Our installation has the latest revisions from Git on it. Is there perhaps some way to resolve these postal_codes errors?

petewarden commented 11 years ago

The postal code parsing is a relatively new addition to the library, so it sounds like you have the latest code but not the data it's looking for. The postal_codes table is normally created as part of the populate_database.rb script in load_postal_codes(), and the canonical way to create it would be to re-run that script. This is one of the longest parts of the whole setup process though, so there are a few shortcuts you can use instead.

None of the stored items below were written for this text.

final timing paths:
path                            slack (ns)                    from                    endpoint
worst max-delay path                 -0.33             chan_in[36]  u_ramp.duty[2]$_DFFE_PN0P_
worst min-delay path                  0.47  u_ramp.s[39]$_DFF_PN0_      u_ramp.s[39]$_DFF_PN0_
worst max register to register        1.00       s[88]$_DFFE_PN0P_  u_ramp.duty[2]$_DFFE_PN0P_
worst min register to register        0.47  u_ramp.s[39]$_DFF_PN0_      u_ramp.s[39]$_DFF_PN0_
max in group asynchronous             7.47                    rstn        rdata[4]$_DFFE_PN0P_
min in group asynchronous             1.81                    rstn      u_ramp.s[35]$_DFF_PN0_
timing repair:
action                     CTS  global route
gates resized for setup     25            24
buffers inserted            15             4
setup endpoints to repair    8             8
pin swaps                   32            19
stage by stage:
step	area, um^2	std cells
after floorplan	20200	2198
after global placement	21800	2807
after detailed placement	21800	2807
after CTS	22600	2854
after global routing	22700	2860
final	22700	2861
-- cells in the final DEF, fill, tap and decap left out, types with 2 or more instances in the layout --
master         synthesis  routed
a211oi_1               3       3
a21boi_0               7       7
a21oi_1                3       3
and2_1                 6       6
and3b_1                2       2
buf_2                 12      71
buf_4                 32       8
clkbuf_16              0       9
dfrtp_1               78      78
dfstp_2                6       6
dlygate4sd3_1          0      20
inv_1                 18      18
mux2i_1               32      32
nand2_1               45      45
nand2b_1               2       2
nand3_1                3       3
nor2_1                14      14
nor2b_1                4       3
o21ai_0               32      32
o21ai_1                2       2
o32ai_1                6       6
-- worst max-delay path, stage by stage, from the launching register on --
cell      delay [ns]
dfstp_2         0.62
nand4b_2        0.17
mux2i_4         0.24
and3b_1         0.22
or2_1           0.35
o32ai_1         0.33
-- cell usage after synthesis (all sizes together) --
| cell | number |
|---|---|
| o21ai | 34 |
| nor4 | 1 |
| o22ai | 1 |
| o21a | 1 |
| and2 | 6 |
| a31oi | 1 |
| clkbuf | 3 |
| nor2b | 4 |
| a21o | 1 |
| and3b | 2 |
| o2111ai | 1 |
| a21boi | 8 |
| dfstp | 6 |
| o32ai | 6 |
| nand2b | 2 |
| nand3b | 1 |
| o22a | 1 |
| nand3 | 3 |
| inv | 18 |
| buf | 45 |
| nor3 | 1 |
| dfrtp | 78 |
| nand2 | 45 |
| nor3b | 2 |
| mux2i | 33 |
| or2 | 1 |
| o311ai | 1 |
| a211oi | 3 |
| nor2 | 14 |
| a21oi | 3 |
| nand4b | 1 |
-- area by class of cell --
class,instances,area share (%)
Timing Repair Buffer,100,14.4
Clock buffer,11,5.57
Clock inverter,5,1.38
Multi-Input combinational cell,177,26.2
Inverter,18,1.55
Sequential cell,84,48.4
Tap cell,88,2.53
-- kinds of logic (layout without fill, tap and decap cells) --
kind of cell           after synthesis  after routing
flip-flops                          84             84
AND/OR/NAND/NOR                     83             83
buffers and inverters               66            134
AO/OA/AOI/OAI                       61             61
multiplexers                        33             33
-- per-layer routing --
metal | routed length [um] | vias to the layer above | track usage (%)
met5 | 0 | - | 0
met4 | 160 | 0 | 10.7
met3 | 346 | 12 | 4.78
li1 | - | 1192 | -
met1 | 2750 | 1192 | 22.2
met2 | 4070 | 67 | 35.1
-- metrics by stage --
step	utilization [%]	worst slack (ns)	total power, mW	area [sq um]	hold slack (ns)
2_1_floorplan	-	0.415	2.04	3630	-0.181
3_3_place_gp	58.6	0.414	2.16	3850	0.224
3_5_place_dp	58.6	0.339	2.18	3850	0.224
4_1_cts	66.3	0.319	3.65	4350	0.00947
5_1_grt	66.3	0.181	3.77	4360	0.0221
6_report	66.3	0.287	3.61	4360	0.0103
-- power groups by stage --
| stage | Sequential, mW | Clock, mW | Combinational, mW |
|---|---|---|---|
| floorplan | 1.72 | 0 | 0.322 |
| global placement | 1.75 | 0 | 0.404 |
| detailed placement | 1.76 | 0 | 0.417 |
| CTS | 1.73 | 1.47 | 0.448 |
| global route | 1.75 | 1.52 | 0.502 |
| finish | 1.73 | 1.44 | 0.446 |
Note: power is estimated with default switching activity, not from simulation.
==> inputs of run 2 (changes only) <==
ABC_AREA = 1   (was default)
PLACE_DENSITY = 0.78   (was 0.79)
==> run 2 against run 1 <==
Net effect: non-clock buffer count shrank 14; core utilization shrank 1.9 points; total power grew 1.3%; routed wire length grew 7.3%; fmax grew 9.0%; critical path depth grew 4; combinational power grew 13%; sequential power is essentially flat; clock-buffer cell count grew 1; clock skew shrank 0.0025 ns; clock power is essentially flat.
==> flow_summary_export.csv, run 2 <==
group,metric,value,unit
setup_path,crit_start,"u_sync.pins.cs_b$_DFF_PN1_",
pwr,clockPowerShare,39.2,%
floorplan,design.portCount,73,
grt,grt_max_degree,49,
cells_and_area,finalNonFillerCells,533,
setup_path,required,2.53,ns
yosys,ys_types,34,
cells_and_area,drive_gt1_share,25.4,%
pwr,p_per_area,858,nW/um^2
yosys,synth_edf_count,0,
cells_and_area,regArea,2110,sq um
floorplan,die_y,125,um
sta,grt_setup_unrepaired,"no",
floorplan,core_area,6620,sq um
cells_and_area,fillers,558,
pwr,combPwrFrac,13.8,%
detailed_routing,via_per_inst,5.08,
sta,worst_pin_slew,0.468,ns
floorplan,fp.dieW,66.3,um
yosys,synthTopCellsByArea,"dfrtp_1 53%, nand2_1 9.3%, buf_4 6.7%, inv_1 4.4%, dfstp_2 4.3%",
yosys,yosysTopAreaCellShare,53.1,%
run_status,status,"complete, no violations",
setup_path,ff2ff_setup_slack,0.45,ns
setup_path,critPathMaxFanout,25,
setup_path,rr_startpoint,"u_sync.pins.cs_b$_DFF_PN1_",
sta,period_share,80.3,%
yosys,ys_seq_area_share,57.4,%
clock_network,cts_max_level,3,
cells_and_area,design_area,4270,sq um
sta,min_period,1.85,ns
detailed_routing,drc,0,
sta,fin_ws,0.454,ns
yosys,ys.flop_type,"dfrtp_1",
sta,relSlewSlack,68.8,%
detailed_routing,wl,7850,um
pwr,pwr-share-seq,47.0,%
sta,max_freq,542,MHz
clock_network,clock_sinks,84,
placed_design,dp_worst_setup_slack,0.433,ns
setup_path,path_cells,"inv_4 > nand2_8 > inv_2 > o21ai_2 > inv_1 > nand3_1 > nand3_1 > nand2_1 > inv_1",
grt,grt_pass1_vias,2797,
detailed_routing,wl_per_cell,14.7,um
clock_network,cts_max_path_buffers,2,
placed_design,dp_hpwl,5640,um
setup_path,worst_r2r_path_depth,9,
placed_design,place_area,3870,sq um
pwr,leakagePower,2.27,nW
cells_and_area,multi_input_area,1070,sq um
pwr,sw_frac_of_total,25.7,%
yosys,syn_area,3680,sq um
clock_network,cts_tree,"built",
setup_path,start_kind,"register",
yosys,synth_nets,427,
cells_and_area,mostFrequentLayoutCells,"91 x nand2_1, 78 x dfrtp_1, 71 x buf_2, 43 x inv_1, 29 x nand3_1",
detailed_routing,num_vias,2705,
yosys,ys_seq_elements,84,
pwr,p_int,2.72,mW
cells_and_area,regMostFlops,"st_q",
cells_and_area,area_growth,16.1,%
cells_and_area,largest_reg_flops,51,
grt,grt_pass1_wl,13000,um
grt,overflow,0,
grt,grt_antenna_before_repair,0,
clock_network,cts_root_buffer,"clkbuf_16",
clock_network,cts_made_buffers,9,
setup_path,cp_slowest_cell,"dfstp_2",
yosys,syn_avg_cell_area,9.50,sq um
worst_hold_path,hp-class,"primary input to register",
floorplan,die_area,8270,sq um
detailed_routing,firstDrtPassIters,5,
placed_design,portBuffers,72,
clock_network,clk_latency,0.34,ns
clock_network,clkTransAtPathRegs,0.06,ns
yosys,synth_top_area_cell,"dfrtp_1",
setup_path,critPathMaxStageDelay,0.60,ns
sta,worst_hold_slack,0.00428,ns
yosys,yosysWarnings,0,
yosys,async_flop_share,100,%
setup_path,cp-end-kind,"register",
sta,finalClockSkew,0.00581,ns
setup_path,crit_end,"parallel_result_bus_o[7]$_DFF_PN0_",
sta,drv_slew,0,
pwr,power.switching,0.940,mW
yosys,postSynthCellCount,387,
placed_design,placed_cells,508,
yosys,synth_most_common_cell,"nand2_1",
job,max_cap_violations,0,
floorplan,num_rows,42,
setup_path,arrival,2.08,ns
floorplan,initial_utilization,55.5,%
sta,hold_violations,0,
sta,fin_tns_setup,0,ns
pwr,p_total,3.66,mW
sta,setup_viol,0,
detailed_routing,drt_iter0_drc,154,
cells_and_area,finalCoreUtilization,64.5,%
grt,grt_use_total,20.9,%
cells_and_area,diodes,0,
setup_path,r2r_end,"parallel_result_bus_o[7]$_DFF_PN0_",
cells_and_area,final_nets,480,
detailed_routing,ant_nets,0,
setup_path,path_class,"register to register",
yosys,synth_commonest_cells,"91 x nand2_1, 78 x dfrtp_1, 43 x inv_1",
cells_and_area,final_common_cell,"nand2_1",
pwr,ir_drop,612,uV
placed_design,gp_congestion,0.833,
==> config.mk <==
export PLATFORM = sky130hd
export DESIGN_NAME = eiod_decoder
export DESIGN_NICKNAME = d
export VERILOG_FILES = /design/src/eiod_pkg.sv /design/src/eiod_decoder.sv
export SDC_FILE = /design/constraint.sdc
export NUM_CORES = 1
export LEC_CHECK = 0
export BUFFER_PORTS_ARGS = -buffer_cell sky130_fd_sc_hd__buf_2
export CAP_MARGIN = 20
export CORE_ASPECT_RATIO = 0.5
export CORE_MARGIN = 4
export CORE_UTILIZATION = 51
export DETAILED_ROUTE_END_ITERATION = 12
export PLACE_DENSITY = 0.78
export SYNTH_ARGS = -nofsm -noshare
export SYNTH_HDL_FRONTEND = slang
export SYNTH_SLANG_ARGS = --single-unit
==> constraint.sdc <==
create_clock -name i_clk -period 0.8 [get_ports i_clk]
set_input_delay 0.16 -clock i_clk [delete_from_list [all_inputs] [get_ports i_clk]]
set_output_delay 0.16 -clock i_clk [all_outputs]
set_load 0.02 [all_outputs]
==> src/eiod_pkg.sv <==
package eiod_pkg;
  // Primary opcode of the 32-bit register-register format.
  localparam logic [5:0] PRIMARY_RR = 6'h1F;
  // Field positions, counted with bit 0 as the most significant instruction bit.
  localparam int XO_MSB = 21;
  localparam int XO_LSB = 30;
  localparam int RC_BIT = 31;
  // Ten-bit extended opcodes (record bit excluded).
  localparam logic [9:0] XO_NAND = 10'h1DC;
  localparam logic [9:0] XO_DIVW = 10'h1EB;
  localparam logic [9:0] XO_MOVE_XER = 10'h200;
  localparam logic [9:0] XO_SUBFCO = 10'h208;
  localparam logic [9:0] XO_ADDCO = 10'h20A;
  localparam logic [9:0] XO_LWBR = 10'h216;
  localparam logic [9:0] XO_SRW = 10'h218;
  localparam logic [9:0] XO_TLB_SYNC = 10'h236;
  localparam logic [9:0] XO_NEGO = 10'h268;
  localparam logic [9:0] XO_SUBFEO = 10'h288;
  localparam logic [9:0] XO_ADDEO = 10'h28A;
  localparam logic [9:0] XO_STSWX = 10'h295;
  localparam logic [9:0] XO_STWBR = 10'h296;
  localparam logic [9:0] XO_SUBFZEO = 10'h2C8;
  localparam logic [9:0] XO_ADDZEO = 10'h2CA;
  localparam logic [9:0] XO_STSWI = 10'h2D5;
  localparam logic [9:0] XO_SUBFMEO = 10'h2E8;
  localparam logic [9:0] XO_ADDMEO = 10'h2EA;
  localparam logic [9:0] XO_MULLWO = 10'h2EB;
  localparam logic [9:0] XO_DCB_ALLOC = 10'h2F6;
  localparam logic [9:0] XO_ADDO = 10'h30A;
  localparam logic [9:0] XO_TLB_INVAL = 10'h312;
  localparam logic [9:0] XO_LHBR = 10'h316;
  localparam logic [9:0] XO_SRAW = 10'h318;
  localparam logic [9:0] XO_SRAWI = 10'h338;
  localparam logic [9:0] XO_TLB_SEARCH = 10'h392;
  localparam logic [9:0] XO_STHBR = 10'h396;
  localparam logic [9:0] XO_EXTSH = 10'h39A;
  localparam logic [9:0] XO_TLB_READ = 10'h3B2;
  localparam logic [9:0] XO_EXTSB = 10'h3BA;
  localparam logic [9:0] XO_DIVWUO = 10'h3CB;
  localparam logic [9:0] XO_TLB_WRITE = 10'h3D2;
  localparam logic [9:0] XO_ICB_INVAL = 10'h3D6;
  localparam logic [9:0] XO_DIVWO = 10'h3EB;
  localparam logic [9:0] XO_DCB_ZERO = 10'h3F6;
  // Low nibbles of the 16-bit control forms whose upper twelve bits are zero.
  localparam logic [3:0] C_ISYNC = 4'h1;
  localparam logic [3:0] C_SYSCALL = 4'h2;
  localparam logic [3:0] C_BLR = 4'h4;
  localparam logic [3:0] C_BLRL = 4'h5;
  localparam logic [3:0] C_BCTR = 4'h6;
  localparam logic [3:0] C_BCTRL = 4'h7;
  localparam logic [3:0] C_RFI = 4'h8;
  localparam logic [3:0] C_RFCI = 4'h9;
  localparam logic [3:0] C_RFDI = 4'hA;

  // Decoded instruction identity.
  typedef enum logic [5:0] {
    EIOD_OP_NONE, EIOD_OP_NAND, EIOD_OP_DIVW, EIOD_OP_MOVE_XER, EIOD_OP_SUBFC, EIOD_OP_ADDC,
    EIOD_OP_LWBR, EIOD_OP_SRW, EIOD_OP_TLB_SYNC, EIOD_OP_NEG, EIOD_OP_SUBFE, EIOD_OP_ADDE,
    EIOD_OP_STSWX, EIOD_OP_STWBR, EIOD_OP_SUBFZE, EIOD_OP_ADDZE, EIOD_OP_STSWI,
    EIOD_OP_SUBFME, EIOD_OP_ADDME, EIOD_OP_MULLW, EIOD_OP_DCB_ALLOC, EIOD_OP_ADD,
    EIOD_OP_TLB_INVAL, EIOD_OP_LHBR, EIOD_OP_SRAW, EIOD_OP_SRAWI, EIOD_OP_TLB_SEARCH,
    EIOD_OP_STHBR, EIOD_OP_EXTSH, EIOD_OP_TLB_READ, EIOD_OP_EXTSB, EIOD_OP_DIVWU,
    EIOD_OP_TLB_WRITE, EIOD_OP_ICB_INVAL, EIOD_OP_DCB_ZERO,
    EIOD_OP_SHORT_BRANCH_LINK_REG, EIOD_OP_SHORT_BRANCH_LINK_REG_LINKED,
    EIOD_OP_SHORT_BRANCH_COUNT_REG, EIOD_OP_SHORT_BRANCH_COUNT_REG_LINKED,
    EIOD_OP_SHORT_INTERRUPT_RETURN, EIOD_OP_SHORT_CRITICAL_RETURN,
    EIOD_OP_SHORT_DEBUG_RETURN, EIOD_OP_SHORT_INSTRUCTION_SYNC, EIOD_OP_SHORT_SYSTEM_CALL
  } eiod_op_t;
endpackage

If you don't care about handling non-US/UK postal codes in your application, you can just create an empty table to remove the errors, by running something like this from a pgsql interactive prompt on the geodict database (copied from the start of load_postal_codes()):

CREATE TABLE postal_codes (
    postal_code VARCHAR(64),
    region_code VARCHAR(64),
    country_code CHAR(2),
    lat FLOAT,
    lon FLOAT,
    last_word VARCHAR(32));

If you want to just load the postal codes, without rebuilding the other data types, grab the latest data from the dstkdata repository (which should end up in ~/sources/dstkdata), comment out all the load_*() calls except load_postal_codes() at the end of populate_database.rb, and then run the script.

Let me know if those help - if not I'm happy to dig in deeper into what's going wrong!

yholkamp commented 11 years ago

Thanks once again @petewarden. Running the populate_database.rb again indeed solved it. I did have to run a git pull in the dstkdata folder though as the postal codes file wasn't there yet, I think that's where it went wrong earlier.